REQUIREMENT: Which lines have the string "buffered"? Copy all of them from the entries below.

RECORDS TO USE:
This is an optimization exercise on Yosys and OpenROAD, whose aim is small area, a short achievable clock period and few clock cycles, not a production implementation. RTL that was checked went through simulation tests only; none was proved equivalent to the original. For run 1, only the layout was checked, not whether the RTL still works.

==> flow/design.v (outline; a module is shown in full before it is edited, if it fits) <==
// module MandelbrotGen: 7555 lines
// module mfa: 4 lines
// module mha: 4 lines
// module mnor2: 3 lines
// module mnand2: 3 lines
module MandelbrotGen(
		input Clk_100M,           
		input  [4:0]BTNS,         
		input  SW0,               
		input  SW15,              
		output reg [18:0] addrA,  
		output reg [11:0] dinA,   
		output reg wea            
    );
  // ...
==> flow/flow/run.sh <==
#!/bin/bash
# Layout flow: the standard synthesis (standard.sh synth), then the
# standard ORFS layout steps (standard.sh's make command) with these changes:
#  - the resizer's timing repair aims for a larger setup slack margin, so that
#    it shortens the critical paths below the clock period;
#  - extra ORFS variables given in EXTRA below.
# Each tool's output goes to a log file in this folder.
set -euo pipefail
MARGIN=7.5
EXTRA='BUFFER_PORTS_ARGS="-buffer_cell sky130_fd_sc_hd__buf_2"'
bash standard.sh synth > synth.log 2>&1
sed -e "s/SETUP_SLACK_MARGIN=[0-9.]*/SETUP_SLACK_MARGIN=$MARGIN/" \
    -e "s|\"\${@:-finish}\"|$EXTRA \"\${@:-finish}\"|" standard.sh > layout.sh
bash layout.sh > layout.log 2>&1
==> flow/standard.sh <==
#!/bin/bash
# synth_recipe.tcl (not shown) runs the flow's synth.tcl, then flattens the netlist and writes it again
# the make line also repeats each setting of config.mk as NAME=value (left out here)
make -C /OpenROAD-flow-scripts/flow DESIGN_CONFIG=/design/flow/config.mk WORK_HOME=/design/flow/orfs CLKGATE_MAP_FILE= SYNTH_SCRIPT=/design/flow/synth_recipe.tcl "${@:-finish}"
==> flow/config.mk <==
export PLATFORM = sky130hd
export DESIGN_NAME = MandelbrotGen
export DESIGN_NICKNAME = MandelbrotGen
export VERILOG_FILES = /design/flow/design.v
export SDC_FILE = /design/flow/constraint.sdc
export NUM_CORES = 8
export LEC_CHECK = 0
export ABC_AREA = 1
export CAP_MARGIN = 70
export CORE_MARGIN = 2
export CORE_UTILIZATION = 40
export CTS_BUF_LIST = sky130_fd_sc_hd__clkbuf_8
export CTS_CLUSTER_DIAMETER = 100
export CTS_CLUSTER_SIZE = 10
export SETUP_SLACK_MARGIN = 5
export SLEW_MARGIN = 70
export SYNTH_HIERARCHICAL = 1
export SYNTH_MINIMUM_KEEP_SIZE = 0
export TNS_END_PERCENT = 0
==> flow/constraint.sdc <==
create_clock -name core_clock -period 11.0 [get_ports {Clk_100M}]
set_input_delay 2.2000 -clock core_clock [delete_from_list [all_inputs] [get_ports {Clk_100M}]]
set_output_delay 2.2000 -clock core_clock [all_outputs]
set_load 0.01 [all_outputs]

==

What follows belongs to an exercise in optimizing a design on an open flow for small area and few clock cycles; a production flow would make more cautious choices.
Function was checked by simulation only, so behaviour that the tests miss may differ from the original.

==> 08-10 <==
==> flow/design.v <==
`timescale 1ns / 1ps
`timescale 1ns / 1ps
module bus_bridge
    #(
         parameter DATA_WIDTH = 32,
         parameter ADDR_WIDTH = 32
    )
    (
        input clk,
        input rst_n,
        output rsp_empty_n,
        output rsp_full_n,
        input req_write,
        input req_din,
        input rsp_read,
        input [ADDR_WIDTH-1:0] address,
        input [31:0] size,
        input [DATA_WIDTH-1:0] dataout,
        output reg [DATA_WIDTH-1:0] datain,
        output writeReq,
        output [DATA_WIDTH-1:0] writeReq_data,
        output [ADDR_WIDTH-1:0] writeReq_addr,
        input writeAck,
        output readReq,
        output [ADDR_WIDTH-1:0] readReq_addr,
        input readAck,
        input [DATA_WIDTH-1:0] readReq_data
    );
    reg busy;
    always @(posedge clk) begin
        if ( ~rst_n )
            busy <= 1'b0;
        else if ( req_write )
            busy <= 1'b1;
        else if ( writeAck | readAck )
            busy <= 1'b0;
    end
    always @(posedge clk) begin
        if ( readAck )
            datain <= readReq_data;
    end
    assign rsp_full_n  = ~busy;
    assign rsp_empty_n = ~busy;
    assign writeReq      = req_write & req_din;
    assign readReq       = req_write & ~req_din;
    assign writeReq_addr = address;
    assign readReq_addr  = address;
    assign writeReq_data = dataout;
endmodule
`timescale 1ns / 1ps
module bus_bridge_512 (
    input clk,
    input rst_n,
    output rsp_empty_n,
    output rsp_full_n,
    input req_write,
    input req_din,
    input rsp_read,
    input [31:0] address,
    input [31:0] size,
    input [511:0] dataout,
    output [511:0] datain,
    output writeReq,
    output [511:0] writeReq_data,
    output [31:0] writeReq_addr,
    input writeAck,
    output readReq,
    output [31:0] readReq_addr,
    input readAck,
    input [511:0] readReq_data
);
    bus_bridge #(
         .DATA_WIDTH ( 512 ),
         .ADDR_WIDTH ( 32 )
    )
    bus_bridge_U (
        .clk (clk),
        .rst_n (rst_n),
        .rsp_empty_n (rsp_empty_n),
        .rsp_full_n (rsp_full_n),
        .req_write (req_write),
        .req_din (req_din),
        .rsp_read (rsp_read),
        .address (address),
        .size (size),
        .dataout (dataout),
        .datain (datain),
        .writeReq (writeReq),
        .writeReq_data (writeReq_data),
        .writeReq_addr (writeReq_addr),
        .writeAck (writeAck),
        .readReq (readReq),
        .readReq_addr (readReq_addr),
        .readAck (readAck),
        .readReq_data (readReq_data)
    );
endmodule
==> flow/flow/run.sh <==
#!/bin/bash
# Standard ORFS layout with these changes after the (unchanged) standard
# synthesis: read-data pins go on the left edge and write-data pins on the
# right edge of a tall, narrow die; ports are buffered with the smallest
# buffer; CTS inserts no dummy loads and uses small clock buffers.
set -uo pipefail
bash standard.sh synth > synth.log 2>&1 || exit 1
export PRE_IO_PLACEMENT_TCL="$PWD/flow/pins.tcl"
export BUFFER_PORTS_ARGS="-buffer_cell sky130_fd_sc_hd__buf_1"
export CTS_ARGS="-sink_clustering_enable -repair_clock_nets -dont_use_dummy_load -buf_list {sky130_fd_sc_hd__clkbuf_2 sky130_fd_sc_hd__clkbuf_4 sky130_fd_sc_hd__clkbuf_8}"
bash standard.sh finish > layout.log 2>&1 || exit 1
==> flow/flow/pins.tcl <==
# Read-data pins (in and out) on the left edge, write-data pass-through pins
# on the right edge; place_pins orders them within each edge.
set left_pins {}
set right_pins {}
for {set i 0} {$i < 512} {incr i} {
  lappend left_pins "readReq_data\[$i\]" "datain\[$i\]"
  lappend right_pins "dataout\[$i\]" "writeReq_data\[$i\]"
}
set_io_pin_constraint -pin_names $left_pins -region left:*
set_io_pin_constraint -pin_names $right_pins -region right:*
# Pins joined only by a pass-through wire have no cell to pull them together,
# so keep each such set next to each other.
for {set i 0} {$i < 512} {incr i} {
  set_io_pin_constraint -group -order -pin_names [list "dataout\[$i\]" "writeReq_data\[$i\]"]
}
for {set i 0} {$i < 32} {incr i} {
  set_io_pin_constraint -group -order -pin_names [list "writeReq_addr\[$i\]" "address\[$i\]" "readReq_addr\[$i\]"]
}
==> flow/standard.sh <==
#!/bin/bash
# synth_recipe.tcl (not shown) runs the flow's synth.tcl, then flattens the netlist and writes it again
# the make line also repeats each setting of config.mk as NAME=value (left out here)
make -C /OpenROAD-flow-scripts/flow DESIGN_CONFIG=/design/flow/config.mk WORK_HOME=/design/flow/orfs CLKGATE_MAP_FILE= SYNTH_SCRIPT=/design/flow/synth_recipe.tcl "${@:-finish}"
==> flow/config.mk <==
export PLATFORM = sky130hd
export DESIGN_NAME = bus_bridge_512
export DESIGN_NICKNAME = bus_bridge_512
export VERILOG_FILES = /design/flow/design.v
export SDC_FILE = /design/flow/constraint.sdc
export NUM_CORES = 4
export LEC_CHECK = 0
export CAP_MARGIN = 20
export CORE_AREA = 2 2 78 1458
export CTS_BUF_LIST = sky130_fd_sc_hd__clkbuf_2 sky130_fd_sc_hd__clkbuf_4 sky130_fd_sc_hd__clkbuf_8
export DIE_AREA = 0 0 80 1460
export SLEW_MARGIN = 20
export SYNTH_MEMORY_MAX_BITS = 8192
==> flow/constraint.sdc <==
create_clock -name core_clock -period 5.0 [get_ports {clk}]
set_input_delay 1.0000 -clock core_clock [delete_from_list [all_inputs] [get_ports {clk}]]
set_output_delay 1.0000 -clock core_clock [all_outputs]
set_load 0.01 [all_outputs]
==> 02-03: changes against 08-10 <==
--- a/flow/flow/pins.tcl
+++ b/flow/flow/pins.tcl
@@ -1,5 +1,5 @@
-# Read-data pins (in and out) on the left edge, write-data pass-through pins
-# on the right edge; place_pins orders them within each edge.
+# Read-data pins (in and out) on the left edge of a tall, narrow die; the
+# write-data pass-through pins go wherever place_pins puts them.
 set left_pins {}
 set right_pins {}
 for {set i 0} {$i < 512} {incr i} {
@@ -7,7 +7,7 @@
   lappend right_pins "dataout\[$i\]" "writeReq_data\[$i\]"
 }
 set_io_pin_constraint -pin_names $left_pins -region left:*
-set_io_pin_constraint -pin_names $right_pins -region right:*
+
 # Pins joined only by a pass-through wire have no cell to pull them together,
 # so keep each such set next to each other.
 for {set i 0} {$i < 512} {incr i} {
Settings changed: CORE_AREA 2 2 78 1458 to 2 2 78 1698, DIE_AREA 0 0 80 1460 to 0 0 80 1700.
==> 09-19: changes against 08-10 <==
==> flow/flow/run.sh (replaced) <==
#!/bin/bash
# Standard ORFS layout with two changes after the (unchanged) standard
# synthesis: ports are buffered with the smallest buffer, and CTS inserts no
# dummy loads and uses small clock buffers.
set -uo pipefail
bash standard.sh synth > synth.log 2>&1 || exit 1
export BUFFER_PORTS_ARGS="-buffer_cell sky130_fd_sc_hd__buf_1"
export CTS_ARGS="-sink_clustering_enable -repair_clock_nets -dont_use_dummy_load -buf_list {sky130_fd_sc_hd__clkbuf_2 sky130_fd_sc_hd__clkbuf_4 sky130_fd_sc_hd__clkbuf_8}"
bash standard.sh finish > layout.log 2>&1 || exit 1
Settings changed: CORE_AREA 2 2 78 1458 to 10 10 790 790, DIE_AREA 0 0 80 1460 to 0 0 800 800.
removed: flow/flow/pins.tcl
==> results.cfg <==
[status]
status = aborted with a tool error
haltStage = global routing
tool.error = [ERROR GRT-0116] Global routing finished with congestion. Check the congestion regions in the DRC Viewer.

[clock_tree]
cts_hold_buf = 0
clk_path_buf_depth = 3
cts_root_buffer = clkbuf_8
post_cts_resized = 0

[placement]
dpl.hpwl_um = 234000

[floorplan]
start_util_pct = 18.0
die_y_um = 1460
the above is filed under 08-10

* * *

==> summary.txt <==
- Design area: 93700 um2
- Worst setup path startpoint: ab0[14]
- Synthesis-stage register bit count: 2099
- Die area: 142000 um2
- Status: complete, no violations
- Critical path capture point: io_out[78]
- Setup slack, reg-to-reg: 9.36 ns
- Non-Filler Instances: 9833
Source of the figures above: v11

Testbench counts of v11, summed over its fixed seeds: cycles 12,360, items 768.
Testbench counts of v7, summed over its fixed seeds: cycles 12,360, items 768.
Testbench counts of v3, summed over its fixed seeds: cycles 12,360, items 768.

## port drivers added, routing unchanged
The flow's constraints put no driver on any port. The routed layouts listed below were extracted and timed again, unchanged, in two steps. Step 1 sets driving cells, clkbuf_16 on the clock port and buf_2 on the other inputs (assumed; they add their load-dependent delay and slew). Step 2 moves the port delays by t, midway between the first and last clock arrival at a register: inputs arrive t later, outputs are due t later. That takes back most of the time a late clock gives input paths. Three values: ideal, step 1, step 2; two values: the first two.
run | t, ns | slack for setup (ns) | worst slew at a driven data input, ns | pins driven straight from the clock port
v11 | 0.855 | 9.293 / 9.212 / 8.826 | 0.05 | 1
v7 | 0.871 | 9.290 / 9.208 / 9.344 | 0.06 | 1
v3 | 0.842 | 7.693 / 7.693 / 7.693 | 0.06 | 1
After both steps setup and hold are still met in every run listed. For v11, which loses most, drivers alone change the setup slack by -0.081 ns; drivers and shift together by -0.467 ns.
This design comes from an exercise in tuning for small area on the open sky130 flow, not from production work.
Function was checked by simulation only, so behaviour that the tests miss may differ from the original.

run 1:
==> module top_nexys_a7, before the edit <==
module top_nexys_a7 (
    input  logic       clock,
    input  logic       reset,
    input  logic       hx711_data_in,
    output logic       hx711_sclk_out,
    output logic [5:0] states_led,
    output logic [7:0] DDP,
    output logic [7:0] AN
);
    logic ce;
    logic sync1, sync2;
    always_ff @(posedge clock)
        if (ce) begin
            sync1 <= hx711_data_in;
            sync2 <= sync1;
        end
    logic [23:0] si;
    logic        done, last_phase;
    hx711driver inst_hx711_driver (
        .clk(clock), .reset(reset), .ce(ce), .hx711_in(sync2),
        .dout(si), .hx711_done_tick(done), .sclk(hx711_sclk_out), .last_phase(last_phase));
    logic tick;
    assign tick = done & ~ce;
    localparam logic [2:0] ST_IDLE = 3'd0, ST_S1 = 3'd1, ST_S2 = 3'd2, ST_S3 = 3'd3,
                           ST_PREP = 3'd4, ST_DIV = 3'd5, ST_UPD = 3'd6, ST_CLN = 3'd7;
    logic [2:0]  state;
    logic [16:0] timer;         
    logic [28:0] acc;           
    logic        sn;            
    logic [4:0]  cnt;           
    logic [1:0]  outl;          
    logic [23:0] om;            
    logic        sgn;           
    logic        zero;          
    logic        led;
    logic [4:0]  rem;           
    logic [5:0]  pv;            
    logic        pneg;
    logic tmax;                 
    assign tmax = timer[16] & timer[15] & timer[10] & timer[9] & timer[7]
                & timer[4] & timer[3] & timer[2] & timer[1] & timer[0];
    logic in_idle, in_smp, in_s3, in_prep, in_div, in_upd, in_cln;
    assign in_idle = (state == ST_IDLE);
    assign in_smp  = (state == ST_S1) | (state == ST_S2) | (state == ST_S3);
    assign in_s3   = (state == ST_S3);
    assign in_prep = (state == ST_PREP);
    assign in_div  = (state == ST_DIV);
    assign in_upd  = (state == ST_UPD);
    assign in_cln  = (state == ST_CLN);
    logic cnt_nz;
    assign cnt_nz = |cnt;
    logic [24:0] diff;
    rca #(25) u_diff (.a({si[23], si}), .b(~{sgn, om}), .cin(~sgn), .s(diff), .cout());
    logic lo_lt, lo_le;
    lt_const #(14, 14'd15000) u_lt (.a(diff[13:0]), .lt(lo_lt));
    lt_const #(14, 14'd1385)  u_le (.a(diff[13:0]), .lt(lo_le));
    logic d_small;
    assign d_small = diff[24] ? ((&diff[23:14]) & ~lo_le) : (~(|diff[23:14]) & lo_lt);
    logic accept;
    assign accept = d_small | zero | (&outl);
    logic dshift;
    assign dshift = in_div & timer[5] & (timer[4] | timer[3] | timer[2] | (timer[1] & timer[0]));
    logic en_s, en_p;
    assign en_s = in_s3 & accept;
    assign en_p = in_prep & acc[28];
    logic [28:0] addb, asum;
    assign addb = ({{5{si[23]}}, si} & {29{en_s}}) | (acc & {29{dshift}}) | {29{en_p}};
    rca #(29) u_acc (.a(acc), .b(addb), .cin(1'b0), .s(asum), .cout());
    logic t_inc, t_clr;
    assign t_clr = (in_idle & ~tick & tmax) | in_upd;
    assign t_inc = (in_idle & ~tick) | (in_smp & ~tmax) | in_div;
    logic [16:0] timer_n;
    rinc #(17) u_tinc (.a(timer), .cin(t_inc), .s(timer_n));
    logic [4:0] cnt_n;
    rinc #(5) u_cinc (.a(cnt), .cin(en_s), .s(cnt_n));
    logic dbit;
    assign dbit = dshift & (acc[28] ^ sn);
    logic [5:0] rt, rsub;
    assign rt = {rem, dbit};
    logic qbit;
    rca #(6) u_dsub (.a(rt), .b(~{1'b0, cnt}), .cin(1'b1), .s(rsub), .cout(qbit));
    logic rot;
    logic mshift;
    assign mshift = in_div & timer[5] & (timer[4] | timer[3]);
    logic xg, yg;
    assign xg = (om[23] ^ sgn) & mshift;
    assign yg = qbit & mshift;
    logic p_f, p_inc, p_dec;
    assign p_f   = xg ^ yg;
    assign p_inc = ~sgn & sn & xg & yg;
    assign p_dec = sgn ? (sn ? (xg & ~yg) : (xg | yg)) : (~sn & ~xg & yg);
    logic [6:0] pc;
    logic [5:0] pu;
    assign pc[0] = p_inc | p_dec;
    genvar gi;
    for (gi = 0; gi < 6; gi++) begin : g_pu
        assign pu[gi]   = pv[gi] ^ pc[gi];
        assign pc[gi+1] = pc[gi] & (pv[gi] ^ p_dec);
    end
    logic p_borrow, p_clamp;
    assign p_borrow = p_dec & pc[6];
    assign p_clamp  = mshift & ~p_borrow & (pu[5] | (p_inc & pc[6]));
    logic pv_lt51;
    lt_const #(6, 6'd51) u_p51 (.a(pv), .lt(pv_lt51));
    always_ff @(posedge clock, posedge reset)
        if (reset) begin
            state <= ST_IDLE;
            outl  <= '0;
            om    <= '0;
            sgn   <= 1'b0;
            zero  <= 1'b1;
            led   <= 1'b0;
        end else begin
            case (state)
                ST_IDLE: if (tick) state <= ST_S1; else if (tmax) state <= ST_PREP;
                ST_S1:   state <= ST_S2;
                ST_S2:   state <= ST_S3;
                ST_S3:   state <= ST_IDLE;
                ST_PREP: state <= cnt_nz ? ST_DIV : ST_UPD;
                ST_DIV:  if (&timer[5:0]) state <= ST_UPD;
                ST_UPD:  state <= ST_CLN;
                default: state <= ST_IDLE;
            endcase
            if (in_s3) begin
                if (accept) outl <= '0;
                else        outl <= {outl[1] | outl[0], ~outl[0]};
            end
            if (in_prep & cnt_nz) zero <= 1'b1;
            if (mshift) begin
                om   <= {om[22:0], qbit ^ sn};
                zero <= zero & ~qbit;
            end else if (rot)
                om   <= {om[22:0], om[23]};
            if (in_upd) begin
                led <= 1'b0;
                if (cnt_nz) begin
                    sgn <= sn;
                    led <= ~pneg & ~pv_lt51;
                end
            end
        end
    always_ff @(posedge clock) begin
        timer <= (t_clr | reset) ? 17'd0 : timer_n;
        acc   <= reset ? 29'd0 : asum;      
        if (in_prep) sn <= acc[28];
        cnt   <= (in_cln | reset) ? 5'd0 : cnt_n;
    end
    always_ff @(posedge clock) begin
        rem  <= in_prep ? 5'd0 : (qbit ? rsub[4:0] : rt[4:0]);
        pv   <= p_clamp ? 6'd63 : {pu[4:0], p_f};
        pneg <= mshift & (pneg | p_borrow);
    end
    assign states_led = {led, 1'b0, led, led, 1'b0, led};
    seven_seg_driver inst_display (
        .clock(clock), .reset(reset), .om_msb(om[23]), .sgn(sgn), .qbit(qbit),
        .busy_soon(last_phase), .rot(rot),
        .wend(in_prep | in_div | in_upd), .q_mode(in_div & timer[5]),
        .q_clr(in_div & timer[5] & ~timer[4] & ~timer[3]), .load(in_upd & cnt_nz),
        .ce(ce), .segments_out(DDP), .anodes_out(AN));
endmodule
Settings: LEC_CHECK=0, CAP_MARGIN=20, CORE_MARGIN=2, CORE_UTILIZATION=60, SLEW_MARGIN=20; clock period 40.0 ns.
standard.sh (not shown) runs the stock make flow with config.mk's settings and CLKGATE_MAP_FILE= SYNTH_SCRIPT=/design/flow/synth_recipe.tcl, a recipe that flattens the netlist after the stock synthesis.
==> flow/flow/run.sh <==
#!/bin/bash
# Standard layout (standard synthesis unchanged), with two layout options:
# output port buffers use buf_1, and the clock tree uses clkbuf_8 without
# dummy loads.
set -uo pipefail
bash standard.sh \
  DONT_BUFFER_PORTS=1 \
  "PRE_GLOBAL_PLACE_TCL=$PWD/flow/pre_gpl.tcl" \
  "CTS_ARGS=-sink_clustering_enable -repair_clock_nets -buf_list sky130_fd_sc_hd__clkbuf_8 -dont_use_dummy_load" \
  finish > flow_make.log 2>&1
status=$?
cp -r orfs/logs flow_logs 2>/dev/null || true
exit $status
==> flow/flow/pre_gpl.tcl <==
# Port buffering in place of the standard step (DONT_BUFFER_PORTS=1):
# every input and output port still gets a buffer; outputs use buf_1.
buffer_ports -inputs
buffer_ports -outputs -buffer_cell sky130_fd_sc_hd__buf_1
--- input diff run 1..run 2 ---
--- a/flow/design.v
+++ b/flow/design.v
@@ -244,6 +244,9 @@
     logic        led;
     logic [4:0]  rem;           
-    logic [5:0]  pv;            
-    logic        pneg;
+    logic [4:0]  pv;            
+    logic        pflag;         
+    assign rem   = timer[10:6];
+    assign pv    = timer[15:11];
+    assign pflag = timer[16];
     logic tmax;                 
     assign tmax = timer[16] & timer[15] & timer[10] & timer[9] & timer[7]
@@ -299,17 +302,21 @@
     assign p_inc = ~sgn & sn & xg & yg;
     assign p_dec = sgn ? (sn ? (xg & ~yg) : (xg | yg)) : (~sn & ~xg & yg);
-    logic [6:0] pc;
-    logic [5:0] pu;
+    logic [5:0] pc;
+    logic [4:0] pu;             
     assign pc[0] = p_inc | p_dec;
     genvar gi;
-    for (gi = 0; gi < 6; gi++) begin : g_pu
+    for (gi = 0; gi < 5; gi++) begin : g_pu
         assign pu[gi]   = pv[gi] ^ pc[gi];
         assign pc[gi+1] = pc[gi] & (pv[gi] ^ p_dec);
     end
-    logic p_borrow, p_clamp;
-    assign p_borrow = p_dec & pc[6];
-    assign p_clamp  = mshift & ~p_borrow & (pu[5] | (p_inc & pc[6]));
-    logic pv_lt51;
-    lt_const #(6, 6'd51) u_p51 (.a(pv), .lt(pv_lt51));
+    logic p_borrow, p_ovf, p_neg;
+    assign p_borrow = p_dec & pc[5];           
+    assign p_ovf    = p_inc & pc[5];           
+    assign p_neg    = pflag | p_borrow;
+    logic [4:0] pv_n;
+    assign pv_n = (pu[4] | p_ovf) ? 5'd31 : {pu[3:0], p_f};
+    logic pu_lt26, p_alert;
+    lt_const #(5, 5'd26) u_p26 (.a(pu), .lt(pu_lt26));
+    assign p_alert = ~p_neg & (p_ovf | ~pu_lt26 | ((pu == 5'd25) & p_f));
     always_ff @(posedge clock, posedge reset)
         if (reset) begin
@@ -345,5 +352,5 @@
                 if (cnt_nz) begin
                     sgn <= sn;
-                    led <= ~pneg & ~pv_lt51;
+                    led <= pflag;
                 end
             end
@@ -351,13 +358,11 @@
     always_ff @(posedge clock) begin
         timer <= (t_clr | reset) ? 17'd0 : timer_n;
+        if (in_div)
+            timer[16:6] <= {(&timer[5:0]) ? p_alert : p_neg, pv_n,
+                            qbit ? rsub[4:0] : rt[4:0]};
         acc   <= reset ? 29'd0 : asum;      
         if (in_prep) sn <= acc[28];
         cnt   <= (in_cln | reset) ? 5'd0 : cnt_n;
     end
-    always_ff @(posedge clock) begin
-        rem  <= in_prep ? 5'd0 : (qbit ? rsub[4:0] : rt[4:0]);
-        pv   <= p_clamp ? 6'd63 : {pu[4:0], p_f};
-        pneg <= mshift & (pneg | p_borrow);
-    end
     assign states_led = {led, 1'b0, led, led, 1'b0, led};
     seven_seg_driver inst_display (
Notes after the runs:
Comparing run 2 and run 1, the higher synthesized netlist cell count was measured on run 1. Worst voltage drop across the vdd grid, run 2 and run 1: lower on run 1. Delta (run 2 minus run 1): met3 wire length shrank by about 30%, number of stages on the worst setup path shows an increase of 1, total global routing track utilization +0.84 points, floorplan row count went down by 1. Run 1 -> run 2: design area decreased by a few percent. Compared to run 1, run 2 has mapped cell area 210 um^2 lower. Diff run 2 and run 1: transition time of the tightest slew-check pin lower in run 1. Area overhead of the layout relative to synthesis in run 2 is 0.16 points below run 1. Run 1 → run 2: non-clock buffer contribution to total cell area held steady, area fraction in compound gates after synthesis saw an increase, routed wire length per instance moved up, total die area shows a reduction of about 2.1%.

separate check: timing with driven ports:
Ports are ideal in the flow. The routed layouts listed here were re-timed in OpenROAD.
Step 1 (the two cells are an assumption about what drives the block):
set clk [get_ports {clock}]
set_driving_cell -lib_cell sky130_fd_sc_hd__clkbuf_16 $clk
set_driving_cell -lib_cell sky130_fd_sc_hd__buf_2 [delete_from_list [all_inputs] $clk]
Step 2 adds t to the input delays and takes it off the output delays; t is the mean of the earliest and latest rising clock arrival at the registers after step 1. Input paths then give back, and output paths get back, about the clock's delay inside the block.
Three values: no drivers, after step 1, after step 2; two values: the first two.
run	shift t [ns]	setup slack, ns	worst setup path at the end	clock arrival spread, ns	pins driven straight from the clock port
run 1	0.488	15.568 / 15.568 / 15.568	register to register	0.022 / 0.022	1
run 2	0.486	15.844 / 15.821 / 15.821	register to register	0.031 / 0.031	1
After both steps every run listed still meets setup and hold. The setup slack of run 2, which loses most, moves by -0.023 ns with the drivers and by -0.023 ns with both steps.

YOUR SOLUTION:
# right edge of a tall, narrow die; ports are buffered with the smallest
# synthesis: ports are buffered with the smallest buffer, and CTS inserts no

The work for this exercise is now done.